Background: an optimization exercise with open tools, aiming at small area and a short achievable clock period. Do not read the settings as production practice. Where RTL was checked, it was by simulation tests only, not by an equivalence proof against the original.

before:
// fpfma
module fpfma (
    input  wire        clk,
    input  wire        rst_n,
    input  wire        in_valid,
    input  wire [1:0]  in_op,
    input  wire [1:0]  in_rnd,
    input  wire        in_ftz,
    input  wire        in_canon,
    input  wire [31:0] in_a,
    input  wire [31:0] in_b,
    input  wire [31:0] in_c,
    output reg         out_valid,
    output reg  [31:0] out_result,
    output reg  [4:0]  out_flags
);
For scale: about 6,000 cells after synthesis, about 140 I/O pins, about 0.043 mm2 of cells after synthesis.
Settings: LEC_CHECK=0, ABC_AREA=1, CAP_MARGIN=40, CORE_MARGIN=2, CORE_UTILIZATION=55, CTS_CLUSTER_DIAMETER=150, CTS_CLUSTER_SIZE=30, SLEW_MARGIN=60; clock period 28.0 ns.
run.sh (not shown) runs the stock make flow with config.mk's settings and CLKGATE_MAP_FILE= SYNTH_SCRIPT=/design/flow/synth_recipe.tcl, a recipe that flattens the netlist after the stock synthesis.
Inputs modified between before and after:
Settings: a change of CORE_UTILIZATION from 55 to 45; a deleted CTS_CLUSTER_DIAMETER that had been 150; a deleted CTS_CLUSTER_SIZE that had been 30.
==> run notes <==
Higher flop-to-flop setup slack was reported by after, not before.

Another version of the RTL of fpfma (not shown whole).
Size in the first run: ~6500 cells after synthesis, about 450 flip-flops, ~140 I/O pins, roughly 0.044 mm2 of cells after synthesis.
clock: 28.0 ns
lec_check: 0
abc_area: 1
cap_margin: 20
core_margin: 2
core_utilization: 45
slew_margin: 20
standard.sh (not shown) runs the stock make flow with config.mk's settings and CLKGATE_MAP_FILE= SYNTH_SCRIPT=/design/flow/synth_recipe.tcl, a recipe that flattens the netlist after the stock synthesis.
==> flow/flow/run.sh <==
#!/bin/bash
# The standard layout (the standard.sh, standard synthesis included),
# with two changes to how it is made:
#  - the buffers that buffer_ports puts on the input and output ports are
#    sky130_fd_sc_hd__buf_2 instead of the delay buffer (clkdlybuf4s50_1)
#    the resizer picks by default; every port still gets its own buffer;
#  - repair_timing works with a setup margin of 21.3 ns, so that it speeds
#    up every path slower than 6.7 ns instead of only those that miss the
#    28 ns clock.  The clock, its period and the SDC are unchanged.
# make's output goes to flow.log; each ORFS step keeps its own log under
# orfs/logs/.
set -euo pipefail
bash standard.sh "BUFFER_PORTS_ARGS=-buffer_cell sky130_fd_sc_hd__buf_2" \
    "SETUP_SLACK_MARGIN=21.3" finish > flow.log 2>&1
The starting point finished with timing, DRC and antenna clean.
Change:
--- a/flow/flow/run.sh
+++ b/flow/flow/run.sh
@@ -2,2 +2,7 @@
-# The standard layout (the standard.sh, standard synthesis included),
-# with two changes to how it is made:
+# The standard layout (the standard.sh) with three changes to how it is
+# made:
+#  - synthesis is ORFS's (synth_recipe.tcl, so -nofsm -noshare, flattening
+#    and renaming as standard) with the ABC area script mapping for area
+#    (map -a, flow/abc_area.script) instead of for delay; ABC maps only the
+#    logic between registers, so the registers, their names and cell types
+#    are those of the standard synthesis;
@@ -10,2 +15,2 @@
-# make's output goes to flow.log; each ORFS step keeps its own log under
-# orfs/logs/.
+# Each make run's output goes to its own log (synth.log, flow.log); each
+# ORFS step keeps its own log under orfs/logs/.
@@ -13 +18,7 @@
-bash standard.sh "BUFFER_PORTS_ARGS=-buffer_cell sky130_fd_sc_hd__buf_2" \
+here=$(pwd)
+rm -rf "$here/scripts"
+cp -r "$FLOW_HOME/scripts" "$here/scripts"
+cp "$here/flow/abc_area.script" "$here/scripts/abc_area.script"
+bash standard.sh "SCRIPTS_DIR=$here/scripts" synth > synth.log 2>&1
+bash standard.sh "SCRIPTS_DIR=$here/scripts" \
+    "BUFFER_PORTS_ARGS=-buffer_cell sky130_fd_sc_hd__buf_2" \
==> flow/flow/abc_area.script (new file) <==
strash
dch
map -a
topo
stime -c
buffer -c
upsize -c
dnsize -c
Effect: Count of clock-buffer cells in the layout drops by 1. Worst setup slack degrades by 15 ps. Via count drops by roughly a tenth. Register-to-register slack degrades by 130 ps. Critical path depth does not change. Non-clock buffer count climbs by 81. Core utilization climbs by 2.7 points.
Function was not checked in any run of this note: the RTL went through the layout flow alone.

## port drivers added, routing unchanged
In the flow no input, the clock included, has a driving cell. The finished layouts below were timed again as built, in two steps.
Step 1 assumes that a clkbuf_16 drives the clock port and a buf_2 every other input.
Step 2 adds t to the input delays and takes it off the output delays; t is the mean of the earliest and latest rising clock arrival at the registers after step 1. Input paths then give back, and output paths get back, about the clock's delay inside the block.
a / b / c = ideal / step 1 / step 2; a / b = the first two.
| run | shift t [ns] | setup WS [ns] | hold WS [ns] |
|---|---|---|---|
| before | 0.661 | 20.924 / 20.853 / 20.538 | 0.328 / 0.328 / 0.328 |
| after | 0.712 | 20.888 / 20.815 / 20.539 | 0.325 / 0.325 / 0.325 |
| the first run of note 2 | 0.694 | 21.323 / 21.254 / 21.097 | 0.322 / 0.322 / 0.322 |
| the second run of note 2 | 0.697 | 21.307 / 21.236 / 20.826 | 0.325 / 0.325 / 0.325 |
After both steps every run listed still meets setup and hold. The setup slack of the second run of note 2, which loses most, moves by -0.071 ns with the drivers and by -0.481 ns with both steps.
------------------------------------------------
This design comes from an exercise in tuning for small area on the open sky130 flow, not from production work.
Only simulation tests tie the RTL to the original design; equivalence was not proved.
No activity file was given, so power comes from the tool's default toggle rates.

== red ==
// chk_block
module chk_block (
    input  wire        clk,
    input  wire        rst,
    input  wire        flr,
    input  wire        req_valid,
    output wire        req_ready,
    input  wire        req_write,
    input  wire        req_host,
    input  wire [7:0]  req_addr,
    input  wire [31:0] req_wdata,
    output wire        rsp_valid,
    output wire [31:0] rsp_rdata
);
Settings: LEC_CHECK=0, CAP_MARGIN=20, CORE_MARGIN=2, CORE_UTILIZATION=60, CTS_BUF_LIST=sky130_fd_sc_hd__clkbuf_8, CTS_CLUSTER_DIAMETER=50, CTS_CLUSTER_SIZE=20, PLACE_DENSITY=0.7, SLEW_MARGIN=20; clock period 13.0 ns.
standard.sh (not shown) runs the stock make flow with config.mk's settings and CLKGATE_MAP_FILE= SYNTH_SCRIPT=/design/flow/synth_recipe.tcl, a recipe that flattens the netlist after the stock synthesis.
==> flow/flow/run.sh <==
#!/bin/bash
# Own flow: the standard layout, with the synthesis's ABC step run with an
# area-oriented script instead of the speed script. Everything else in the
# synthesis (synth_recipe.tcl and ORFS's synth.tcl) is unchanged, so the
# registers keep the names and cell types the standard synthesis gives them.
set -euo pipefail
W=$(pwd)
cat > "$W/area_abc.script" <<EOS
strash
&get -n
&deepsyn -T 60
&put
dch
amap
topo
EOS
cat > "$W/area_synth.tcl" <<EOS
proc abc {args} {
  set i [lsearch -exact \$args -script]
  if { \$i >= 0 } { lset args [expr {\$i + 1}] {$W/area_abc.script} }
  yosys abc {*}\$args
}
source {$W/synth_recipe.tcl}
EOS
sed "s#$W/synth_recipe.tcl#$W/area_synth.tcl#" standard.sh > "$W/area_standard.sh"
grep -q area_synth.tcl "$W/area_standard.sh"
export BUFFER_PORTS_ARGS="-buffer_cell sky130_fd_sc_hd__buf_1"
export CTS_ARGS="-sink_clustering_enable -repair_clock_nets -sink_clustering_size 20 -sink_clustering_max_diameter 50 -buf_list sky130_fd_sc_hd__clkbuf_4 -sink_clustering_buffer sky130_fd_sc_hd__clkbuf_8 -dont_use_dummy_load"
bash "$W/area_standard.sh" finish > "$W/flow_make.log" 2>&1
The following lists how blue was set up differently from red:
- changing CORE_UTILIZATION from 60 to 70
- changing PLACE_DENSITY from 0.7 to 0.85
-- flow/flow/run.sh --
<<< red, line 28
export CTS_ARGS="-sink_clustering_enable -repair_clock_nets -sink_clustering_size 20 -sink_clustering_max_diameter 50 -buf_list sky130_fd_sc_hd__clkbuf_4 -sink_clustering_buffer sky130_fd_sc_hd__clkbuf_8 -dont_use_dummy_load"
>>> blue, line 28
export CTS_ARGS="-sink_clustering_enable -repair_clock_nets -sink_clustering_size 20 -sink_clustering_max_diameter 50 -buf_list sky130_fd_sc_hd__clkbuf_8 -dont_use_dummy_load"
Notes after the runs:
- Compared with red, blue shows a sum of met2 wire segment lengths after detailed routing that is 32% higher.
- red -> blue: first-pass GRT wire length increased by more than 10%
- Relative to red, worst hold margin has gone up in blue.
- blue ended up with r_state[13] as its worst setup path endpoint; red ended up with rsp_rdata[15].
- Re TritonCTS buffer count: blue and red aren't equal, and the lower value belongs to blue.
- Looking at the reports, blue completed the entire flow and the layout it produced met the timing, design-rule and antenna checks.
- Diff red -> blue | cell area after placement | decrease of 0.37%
------------------------------------------------
[PROBLEM DETAILS] What you give back should be exactly the lines of the data above from the line with "Another version of" through the line with "slew_margin: 20", both of those included, and nothing more.

[TASK ANSWER]
Another version of the RTL of fpfma (not shown whole).
Size in the first run: ~6500 cells after synthesis, about 450 flip-flops, ~140 I/O pins, roughly 0.044 mm2 of cells after synthesis.
clock: 28.0 ns
lec_check: 0
abc_area: 1
cap_margin: 20
core_margin: 2
core_utilization: 45
slew_margin: 20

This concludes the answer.